* WHAT THE EXERCISE ASKS: Only the lines from the one containing "ovalid & out_ready;" through the one containing "- On transition" should be printed, exactly as they appear below, with both ends included.

Stored records
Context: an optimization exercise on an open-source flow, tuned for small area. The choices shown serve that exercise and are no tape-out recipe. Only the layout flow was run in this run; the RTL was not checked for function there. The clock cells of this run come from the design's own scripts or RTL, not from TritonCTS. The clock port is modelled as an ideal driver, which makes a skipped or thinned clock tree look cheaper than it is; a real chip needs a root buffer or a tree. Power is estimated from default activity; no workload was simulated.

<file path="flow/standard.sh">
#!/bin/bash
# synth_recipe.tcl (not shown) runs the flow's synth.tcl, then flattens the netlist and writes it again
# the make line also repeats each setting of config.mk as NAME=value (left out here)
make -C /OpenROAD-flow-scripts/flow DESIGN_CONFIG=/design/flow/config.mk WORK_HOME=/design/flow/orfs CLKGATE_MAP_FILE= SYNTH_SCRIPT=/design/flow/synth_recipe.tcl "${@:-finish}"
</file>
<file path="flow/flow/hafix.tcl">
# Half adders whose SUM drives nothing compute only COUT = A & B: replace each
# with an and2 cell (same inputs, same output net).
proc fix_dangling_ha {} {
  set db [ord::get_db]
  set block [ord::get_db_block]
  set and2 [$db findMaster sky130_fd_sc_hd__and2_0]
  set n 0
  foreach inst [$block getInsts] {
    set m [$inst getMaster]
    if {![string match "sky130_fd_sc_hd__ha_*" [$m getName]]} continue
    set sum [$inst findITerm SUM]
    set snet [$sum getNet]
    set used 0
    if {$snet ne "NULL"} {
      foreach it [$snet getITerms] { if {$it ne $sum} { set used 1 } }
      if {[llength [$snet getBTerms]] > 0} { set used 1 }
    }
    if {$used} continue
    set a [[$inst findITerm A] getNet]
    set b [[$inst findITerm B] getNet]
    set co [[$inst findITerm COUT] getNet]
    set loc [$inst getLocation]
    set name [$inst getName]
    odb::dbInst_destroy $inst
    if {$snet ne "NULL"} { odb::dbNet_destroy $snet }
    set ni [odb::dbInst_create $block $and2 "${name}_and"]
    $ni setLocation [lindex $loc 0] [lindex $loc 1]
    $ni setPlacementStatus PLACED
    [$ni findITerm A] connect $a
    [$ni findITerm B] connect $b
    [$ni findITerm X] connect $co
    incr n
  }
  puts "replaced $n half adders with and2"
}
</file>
* * *
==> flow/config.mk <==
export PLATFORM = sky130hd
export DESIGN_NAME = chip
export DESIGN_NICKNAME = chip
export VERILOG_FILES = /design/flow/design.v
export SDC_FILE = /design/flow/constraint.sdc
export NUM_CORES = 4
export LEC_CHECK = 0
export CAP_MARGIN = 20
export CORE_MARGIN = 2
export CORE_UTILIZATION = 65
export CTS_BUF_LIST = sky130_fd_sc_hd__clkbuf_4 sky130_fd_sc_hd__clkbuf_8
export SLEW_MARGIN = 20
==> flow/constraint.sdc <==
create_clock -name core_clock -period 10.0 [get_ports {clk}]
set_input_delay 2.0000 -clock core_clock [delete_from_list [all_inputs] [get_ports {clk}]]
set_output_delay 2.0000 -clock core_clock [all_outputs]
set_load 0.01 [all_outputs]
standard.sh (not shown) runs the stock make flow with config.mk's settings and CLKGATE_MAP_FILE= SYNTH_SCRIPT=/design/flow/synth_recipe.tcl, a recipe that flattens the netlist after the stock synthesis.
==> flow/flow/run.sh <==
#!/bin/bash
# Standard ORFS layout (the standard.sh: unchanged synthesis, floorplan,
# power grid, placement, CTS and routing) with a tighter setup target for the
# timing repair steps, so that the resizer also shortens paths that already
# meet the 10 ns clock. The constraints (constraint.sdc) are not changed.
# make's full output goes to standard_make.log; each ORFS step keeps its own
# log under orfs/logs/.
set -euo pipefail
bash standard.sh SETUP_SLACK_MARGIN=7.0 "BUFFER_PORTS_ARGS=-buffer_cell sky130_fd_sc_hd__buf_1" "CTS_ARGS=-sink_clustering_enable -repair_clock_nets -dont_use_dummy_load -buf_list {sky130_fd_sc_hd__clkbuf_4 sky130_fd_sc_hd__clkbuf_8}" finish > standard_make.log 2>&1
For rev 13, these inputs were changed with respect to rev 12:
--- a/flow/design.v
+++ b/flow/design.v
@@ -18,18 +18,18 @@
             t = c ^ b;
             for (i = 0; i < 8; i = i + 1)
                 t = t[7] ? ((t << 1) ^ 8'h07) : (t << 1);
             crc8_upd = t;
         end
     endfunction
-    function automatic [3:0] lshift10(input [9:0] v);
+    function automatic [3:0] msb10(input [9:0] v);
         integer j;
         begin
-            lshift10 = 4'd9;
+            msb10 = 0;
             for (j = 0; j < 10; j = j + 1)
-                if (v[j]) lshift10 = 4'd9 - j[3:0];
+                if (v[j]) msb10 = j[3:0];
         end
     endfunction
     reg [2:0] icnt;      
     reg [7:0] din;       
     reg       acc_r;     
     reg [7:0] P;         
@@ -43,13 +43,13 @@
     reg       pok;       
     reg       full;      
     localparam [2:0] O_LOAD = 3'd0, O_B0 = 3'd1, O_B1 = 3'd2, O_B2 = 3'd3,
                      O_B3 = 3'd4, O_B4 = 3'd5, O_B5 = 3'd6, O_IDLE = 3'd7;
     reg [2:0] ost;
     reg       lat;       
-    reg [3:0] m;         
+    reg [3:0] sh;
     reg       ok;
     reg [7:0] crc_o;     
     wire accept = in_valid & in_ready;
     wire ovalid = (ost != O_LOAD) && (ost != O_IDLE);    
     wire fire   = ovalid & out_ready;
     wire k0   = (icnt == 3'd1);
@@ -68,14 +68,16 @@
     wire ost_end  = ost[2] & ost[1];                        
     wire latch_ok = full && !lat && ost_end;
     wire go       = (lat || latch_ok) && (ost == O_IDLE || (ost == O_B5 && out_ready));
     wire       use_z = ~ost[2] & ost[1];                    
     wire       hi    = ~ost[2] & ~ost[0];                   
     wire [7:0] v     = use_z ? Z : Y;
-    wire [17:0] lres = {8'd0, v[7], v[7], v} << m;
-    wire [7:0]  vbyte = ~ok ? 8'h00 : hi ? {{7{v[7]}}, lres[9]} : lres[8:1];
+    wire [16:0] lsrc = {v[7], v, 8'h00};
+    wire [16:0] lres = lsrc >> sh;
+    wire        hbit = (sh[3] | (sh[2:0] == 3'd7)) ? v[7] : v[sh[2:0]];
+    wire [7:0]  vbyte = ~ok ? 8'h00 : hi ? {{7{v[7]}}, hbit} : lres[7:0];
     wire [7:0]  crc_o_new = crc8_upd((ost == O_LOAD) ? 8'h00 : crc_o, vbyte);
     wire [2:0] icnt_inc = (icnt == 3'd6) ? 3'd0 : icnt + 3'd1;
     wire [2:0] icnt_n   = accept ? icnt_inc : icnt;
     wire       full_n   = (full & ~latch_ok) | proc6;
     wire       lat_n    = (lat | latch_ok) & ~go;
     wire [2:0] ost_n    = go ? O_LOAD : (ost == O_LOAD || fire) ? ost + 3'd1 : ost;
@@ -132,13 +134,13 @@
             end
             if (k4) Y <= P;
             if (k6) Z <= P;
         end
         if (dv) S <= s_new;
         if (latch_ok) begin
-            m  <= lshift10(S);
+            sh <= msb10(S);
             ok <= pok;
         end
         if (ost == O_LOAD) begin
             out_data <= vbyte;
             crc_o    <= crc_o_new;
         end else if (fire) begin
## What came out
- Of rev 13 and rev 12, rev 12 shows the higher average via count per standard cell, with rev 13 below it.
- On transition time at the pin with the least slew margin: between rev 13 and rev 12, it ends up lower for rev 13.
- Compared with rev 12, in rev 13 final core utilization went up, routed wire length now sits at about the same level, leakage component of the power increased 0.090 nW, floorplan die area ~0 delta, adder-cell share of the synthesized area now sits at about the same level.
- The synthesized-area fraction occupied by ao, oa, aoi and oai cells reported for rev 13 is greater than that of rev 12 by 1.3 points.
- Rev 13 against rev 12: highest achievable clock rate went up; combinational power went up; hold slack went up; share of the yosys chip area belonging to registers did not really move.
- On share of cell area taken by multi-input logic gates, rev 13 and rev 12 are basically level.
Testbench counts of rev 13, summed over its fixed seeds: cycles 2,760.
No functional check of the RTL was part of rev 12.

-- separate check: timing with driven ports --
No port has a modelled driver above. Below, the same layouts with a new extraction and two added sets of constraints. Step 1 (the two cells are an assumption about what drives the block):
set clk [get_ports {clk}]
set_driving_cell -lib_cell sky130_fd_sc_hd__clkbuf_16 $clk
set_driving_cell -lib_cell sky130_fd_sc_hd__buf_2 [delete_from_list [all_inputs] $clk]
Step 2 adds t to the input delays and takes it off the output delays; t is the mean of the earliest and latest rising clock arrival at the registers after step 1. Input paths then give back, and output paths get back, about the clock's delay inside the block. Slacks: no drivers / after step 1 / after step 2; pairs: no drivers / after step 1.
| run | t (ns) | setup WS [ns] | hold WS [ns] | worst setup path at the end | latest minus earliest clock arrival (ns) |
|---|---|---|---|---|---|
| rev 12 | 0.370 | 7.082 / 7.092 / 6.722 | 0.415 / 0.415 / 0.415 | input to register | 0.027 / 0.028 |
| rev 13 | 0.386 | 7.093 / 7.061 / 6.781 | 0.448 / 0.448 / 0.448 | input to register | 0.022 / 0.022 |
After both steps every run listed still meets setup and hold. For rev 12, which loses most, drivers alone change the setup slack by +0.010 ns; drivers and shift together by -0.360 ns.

* RESPONSE TO THIS EXERCISE:
     wire fire   = ovalid & out_ready;
     wire k0   = (icnt == 3'd1);
@@ -68,14 +68,16 @@
     wire ost_end  = ost[2] & ost[1];                        
     wire latch_ok = full && !lat && ost_end;
     wire go       = (lat || latch_ok) && (ost == O_IDLE || (ost == O_B5 && out_ready));
     wire       use_z = ~ost[2] & ost[1];                    
     wire       hi    = ~ost[2] & ~ost[0];                   
     wire [7:0] v     = use_z ? Z : Y;
-    wire [17:0] lres = {8'd0, v[7], v[7], v} << m;
-    wire [7:0]  vbyte = ~ok ? 8'h00 : hi ? {{7{v[7]}}, lres[9]} : lres[8:1];
+    wire [16:0] lsrc = {v[7], v, 8'h00};
+    wire [16:0] lres = lsrc >> sh;
+    wire        hbit = (sh[3] | (sh[2:0] == 3'd7)) ? v[7] : v[sh[2:0]];
+    wire [7:0]  vbyte = ~ok ? 8'h00 : hi ? {{7{v[7]}}, hbit} : lres[7:0];
     wire [7:0]  crc_o_new = crc8_upd((ost == O_LOAD) ? 8'h00 : crc_o, vbyte);
     wire [2:0] icnt_inc = (icnt == 3'd6) ? 3'd0 : icnt + 3'd1;
     wire [2:0] icnt_n   = accept ? icnt_inc : icnt;
     wire       full_n   = (full & ~latch_ok) | proc6;
     wire       lat_n    = (lat | latch_ok) & ~go;
     wire [2:0] ost_n    = go ? O_LOAD : (ost == O_LOAD || fire) ? ost + 3'd1 : ost;
@@ -132,13 +134,13 @@
             end
             if (k4) Y <= P;
             if (k6) Z <= P;
         end
         if (dv) S <= s_new;
         if (latch_ok) begin
-            m  <= lshift10(S);
+            sh <= msb10(S);
             ok <= pok;
         end
         if (ost == O_LOAD) begin
             out_data <= vbyte;
             crc_o    <= crc_o_new;
         end else if (fire) begin
## What came out
- Of rev 13 and rev 12, rev 12 shows the higher average via count per standard cell, with rev 13 below it.
- On transition time at the pin with the least slew margin: between rev 13 and rev 12, it ends up lower for rev 13.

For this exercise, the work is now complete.